ドリーム小説



魔法200









「兄さん!!」


あわてて放った盾の魔法。

それはうまい具合に狙われていた人物を、かばうことができて。

ばくばくと音を立てる心臓をそのままにひとまず息を吐く。

「レギュラス!」

驚いた表情で振り向いた兄さんが、今度は僕へと魔法を向けた。

それは赤い光を振りまいて、僕に向けられていた誰かの魔法を砕いた。

兄さんはほっとしたように笑って。

互いに距離を積めて、背中合わせに立つ。

「ちゃんと前を見ろよ、レギュラス。」

「とちらないでくださいね、兄さん。」

互いに言葉を掛け合って。

無言で自分に向けられていた魔法を打ち砕く。

「兄さん。」

そう言えば、と思い出す。

「ルーピン夫妻の所へ行ってください。」

昴が僕に教えてくれたこれからの世界。

この戦いで命を落とす多くの仲間たち。


全部はすくい上げられなくても、少しだけでも。


そう言って、昴は僕に話してくれた。


ルーピン夫妻は、確か、兄の友人のはずで。


「、わかった。
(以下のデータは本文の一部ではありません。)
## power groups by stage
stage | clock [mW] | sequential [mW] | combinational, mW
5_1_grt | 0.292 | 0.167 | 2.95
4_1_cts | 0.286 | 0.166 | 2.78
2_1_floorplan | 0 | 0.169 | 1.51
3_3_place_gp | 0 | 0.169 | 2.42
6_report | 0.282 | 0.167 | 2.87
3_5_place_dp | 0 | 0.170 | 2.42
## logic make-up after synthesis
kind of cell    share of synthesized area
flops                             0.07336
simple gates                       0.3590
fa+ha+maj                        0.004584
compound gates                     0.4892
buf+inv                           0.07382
===== src/rtl/retire_trace_buffer.sv =====
// retire_trace_buffer: classifies and packs retiring lanes into timestamped
// trace entries, with watchdog, overflow accounting and a valid/ready drain.
module retire_trace_buffer
  import trace_pkg::*;
#(
  parameter int XLEN = 32,
  parameter int LANES = 1,
  parameter int DEPTH = 16,
  parameter int CNT_W = 32,
  parameter int MAX_CYCLES = 100000
) (
  input  logic               clk,
  input  logic               rst_n,
  input  logic               en,
  input  logic [LANES-1:0]   ret_valid,
  input  logic [LANES-1:0]   ret_regwr,
  input  logic [LANES-1:0]   ret_memrd,
  input  logic [LANES-1:0]   ret_memwr,
  input  logic [LANES-1:0]   ret_halt,
  input  logic [LANES*XLEN-1:0] ret_pc,
  input  logic [LANES*XLEN-1:0] ret_data,
  input  logic [LANES*XLEN-1:0] ret_addr,
  input  logic [LANES*5-1:0] ret_reg,
  output logic               out_valid,
  input  logic               out_ready,
  output logic [2:0]         out_kind,
  output logic [CNT_W-1:0]   out_inum,
  output logic [CNT_W-1:0]   out_cycle,
  output logic [XLEN-1:0]    out_pc,
  output logic [XLEN-1:0]    out_data,
  output logic [XLEN-1:0]    out_addr,
  output logic [4:0]         out_reg,
  output logic [CNT_W-1:0]   cycle_count,
  output logic [CNT_W-1:0]   inst_count,
  output logic [CNT_W-1:0]   drop_count,
  output logic               halted,
  output logic               timeout
);
  localparam int W = 3 + 2*CNT_W + 3*XLEN + 5;
  localparam int AW = $clog2(DEPTH);
  localparam int OW = AW + 1;
  localparam int NW = $clog2(LANES + 1);
  trace_state_e state_q, state_d;
  logic [CNT_W-1:0] cycle_q, cycle_d, inst_q, inst_d, drop_q, drop_d;
  trace_kind_e kind [LANES];
  logic [LANES*W-1:0] group;
  logic [NW-1:0] n, push_cnt;
  logic has_halt, run, fits, tick_to;
  logic [AW:0] occ;
  logic [W-1:0] head;
  logic [CNT_W:0] drop_sum;
  // Valid lanes are compacted in program order; a HALT closes the group.
  always_comb begin
    n = '0;
    has_halt = 1'b0;
    group = '0;
    for (int l = 0; l < LANES; l++) begin
      kind[l] = classify(ret_regwr[l], ret_memrd[l], ret_memwr[l], ret_halt[l]);
      if (ret_valid[l] && !has_halt) begin
        group[int'(n)*W +: W] = {kind[l], inst_q + CNT_W'(n), cycle_q, ret_pc[l*XLEN +: XLEN],
                                 ret_data[l*XLEN +: XLEN], ret_addr[l*XLEN +: XLEN], ret_reg[l*5 +: 5]};
        has_halt = kind[l] == HALT;
        n = n + NW'(1);
      end
    end
  end
  assign run = state_q == S_RUN;
  assign fits = (OW'(DEPTH) - occ) >= OW'(n);
  assign push_cnt = run && fits ? n : '0;
  assign tick_to = cycle_q == CNT_W'(MAX_CYCLES - 1) && cycle_q != '1;
  assign drop_sum = {1'b0, drop_q} + (CNT_W + 1)'(n);
  always_comb begin
    cycle_d = run && cycle_q != '1 ? cycle_q + CNT_W'(1) : cycle_q;
    inst_d = run ? inst_q + CNT_W'(n) : inst_q;
    drop_d = run && !fits ? (drop_sum[CNT_W] ? '1 : drop_sum[CNT_W-1:0]) : drop_q;
  end
  always_comb
    state_d = state_q == S_IDLE ? (en ? S_RUN : S_IDLE) :
              !run ? state_q :
              has_halt ? S_HALTED :
              tick_to ? S_TIMEOUT : S_RUN;
  always_ff @(posedge clk or negedge rst_n)
    if (!rst_n) begin
      state_q <= S_IDLE;
      cycle_q <= '0;
      inst_q <= '0;
      drop_q <= '0;
    end else begin
      state_q <= state_d;
      cycle_q <= cycle_d;
      inst_q <= inst_d;
      drop_q <= drop_d;
    end
  always_comb begin
    halted = state_q == S_HALTED;
    timeout = state_q == S_TIMEOUT;
  end
  trace_fifo #(.W(W), .DEPTH(DEPTH), .LANES(LANES)) u_fifo (
    .clk(clk),
    .rst_n(rst_n),
    .push_cnt(push_cnt),
    .push_data(group),
    .pop(out_ready),
    .head(head),
    .occ(occ)
  );
  assign out_valid = occ != '0;
  assign {out_kind, out_inum, out_cycle, out_pc, out_data, out_addr, out_reg} = head;
  assign cycle_count = cycle_q;
  assign inst_count = inst_q;
  assign drop_count = drop_q;
endmodule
」


理由を尋ねることもなく、兄はうなずいて。

ふいに、頭に、温もり。

「・・・お前にはまだ、兄としてやってやりたいことがたくさんあるんだ。」

ぐしゃり、なでるようにかき混ぜられた。

「死ぬなよ、レギュラス。」


じんわり、沸き上がるのはなんなのか。

さっさといけ、と想いを込めてその手をはたき落とす。


兄の背中をちらりと見送って、そのまま向かうのは、別の戦場。


ドラコが小さな男の子を助けていたり

ネビルが呪文を放っていたり


そこはまさしく戦場で。



かつて、経験したそのどれよりも激しい世界に、恐怖がこみ上げる。



それでも、それでも。



あの兄と再度手を取り合えた奇跡を嘘にしないために


再度この足で進むことができることを後悔しないように


_レギュラス君_


僕をすくい上げてくれた彼女が笑える世界にするために。